▶ **Problem description**: The data below holds a line containing "- Synthesis handed" and a line containing "- The most common"; please quote exactly those two lines and every line between them, and nothing else.

▶ **Dataset**:
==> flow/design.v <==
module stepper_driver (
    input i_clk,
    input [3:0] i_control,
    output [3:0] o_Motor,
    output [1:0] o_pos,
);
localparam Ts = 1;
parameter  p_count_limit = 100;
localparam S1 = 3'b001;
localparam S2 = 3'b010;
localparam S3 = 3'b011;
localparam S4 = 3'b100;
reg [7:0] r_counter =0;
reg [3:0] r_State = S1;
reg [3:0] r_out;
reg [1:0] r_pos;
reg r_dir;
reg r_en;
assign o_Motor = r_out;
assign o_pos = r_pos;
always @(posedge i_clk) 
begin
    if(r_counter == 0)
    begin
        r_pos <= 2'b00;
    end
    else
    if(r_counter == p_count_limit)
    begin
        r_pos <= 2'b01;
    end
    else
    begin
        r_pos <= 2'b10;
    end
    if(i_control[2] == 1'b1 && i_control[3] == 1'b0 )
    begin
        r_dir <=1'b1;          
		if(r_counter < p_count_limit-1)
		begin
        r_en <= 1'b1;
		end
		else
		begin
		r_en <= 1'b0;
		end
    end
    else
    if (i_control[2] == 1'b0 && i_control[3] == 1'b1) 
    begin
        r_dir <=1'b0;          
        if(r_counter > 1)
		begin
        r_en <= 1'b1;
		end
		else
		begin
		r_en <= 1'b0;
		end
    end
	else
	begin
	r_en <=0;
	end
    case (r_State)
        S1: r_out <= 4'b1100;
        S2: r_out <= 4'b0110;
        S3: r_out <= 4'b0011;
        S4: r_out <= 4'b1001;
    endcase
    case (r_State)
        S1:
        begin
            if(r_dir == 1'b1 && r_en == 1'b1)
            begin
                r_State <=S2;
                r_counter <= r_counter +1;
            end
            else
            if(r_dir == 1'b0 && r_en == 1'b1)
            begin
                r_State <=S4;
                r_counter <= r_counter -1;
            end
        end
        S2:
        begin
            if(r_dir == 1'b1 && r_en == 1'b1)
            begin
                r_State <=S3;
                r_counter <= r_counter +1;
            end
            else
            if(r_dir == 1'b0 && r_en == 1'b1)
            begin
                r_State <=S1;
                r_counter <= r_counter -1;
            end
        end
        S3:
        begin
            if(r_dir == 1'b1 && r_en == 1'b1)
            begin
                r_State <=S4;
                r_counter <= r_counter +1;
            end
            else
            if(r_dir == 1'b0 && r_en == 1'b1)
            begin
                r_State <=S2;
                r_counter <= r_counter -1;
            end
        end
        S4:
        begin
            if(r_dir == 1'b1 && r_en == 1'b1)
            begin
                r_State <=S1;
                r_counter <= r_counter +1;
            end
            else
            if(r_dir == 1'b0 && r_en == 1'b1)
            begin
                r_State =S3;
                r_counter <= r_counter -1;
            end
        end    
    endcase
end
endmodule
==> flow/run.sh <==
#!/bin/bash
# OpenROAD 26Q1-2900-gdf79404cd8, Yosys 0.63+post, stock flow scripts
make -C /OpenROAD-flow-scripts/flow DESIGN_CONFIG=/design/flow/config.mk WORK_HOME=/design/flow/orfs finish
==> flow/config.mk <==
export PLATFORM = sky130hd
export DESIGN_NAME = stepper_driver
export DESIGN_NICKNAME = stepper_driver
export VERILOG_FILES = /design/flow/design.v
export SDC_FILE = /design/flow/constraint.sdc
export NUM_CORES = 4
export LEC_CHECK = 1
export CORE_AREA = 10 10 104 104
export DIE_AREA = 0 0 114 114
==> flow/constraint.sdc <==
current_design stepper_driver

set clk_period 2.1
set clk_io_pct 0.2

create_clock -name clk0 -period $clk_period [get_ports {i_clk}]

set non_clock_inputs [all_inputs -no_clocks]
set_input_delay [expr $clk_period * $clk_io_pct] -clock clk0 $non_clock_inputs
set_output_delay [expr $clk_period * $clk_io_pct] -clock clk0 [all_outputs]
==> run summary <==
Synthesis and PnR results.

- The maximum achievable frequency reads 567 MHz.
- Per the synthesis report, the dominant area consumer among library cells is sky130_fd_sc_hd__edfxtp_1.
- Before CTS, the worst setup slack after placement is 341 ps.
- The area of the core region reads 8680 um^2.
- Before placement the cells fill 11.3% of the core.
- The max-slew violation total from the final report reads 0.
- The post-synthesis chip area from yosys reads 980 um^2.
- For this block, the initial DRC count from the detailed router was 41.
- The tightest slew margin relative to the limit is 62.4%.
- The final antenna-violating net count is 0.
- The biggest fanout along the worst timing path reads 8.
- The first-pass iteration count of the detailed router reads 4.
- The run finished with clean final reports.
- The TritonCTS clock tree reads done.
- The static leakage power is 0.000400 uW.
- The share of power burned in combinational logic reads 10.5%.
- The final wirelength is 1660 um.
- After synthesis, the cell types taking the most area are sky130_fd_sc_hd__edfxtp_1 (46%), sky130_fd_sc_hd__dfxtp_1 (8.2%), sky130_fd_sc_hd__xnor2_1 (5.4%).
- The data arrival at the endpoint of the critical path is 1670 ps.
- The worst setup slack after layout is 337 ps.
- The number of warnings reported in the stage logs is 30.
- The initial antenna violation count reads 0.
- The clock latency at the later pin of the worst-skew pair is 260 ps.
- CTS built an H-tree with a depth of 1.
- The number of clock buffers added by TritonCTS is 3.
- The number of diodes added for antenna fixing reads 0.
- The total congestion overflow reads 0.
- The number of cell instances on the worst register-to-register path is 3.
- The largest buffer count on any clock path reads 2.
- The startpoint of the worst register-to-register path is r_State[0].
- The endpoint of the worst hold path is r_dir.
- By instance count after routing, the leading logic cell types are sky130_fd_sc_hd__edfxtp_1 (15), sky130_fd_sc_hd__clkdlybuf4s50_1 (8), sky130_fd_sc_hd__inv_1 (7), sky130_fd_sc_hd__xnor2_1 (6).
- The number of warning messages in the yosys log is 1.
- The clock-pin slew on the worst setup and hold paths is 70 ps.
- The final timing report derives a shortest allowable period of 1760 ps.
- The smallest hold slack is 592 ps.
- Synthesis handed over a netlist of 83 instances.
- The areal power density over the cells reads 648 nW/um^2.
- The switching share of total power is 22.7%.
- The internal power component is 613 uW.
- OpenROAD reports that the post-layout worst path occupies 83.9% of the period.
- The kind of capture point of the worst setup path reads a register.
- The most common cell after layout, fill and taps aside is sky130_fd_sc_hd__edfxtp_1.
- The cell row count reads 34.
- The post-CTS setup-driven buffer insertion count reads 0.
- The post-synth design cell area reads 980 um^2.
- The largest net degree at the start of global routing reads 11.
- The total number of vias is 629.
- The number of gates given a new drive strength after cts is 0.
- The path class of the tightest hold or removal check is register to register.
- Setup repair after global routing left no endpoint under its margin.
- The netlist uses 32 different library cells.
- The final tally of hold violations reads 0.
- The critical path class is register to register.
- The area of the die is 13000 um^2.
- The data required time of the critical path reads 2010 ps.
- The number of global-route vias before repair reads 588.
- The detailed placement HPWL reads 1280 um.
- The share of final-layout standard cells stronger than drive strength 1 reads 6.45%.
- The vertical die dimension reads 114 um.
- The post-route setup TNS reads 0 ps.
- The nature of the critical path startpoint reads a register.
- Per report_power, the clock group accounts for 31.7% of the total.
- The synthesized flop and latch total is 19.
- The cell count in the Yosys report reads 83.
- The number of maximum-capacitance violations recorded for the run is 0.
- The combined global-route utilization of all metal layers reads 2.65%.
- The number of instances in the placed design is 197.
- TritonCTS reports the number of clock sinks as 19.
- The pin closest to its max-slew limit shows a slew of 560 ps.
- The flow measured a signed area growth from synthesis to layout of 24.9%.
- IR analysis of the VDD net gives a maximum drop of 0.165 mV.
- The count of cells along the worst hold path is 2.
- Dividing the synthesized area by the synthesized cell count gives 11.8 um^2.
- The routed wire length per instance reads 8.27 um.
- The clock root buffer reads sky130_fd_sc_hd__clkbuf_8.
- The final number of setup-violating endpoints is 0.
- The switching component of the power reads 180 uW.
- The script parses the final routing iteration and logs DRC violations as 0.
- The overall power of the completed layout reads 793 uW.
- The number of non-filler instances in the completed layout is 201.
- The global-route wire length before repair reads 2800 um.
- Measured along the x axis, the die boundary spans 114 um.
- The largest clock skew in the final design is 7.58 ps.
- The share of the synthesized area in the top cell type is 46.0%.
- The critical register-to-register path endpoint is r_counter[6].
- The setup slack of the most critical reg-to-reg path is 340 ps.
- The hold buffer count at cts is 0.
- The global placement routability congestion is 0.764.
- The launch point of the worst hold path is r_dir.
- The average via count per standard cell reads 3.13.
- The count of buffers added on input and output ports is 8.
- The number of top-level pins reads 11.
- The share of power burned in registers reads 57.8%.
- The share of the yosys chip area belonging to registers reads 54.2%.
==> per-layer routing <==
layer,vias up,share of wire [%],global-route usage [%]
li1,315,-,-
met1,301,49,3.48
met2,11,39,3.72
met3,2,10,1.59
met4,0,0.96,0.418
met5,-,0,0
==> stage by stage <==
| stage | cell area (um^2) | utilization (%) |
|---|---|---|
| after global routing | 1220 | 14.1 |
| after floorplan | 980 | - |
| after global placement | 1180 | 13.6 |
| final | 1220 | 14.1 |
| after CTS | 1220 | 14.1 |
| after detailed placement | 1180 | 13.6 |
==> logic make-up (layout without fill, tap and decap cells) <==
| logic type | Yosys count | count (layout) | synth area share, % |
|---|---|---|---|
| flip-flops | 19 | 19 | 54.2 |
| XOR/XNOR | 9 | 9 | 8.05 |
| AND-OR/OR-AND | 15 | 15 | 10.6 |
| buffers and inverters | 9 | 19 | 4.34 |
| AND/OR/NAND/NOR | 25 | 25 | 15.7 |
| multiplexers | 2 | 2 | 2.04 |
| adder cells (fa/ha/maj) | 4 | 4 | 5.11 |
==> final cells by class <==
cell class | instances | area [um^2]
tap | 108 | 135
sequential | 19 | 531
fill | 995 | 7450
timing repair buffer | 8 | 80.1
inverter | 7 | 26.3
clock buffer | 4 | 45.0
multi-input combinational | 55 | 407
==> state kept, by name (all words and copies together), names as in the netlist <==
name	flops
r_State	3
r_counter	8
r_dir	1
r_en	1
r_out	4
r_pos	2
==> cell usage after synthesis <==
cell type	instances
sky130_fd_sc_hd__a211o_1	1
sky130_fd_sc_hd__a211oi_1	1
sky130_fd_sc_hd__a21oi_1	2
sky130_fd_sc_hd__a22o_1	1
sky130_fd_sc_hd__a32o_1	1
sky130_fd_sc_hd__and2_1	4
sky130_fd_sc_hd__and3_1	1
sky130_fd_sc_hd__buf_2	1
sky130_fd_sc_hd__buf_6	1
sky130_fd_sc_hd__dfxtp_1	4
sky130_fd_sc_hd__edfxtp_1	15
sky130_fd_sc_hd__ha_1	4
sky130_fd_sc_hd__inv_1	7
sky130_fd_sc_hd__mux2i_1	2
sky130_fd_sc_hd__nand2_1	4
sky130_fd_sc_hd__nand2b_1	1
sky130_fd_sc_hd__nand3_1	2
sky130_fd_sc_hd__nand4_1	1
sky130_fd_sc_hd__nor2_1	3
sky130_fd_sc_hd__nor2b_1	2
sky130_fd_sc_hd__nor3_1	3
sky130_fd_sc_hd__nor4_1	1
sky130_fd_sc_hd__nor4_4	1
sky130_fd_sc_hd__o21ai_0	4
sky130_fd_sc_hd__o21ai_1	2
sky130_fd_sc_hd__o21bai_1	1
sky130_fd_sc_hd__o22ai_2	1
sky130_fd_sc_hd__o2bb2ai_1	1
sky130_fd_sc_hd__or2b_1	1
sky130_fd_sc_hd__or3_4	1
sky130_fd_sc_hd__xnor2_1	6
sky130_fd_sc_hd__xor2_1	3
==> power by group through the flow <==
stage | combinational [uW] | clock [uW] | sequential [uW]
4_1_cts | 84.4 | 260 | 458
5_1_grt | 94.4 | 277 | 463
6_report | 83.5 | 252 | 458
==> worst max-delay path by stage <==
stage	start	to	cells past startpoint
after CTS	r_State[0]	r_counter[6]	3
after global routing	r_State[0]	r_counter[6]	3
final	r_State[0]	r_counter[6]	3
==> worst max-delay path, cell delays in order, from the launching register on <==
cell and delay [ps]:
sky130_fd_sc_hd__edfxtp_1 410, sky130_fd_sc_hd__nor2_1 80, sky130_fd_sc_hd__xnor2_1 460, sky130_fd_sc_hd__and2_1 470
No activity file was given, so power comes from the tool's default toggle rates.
==
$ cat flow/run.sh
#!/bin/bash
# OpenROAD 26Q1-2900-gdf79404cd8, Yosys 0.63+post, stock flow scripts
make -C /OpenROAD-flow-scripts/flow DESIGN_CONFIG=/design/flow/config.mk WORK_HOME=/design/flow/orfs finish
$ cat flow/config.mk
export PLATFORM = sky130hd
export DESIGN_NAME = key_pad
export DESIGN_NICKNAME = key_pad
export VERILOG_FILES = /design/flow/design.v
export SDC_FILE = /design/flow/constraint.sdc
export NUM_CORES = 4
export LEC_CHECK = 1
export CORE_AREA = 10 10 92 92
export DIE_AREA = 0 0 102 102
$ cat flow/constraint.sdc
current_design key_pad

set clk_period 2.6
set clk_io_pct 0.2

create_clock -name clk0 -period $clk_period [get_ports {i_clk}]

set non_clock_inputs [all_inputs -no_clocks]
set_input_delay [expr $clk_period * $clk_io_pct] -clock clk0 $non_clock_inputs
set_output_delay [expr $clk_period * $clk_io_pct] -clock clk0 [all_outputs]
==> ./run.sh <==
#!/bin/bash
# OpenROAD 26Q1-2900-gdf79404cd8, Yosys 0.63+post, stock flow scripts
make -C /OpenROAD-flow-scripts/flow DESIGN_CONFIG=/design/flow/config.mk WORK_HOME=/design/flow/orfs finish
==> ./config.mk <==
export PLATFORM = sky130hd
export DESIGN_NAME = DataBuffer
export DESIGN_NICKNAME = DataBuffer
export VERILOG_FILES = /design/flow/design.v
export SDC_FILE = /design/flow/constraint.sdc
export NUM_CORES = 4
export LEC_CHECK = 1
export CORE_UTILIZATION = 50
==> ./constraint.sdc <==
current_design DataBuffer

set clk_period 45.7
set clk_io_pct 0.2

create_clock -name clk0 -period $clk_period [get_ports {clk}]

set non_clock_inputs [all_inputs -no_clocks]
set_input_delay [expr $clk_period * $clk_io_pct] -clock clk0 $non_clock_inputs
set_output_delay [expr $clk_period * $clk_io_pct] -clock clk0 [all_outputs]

▶ **Solution for this task**:
- Synthesis handed over a netlist of 83 instances.
- The areal power density over the cells reads 648 nW/um^2.
- The switching share of total power is 22.7%.
- The internal power component is 613 uW.
- OpenROAD reports that the post-layout worst path occupies 83.9% of the period.
- The kind of capture point of the worst setup path reads a register.
- The most common cell after layout, fill and taps aside is sky130_fd_sc_hd__edfxtp_1.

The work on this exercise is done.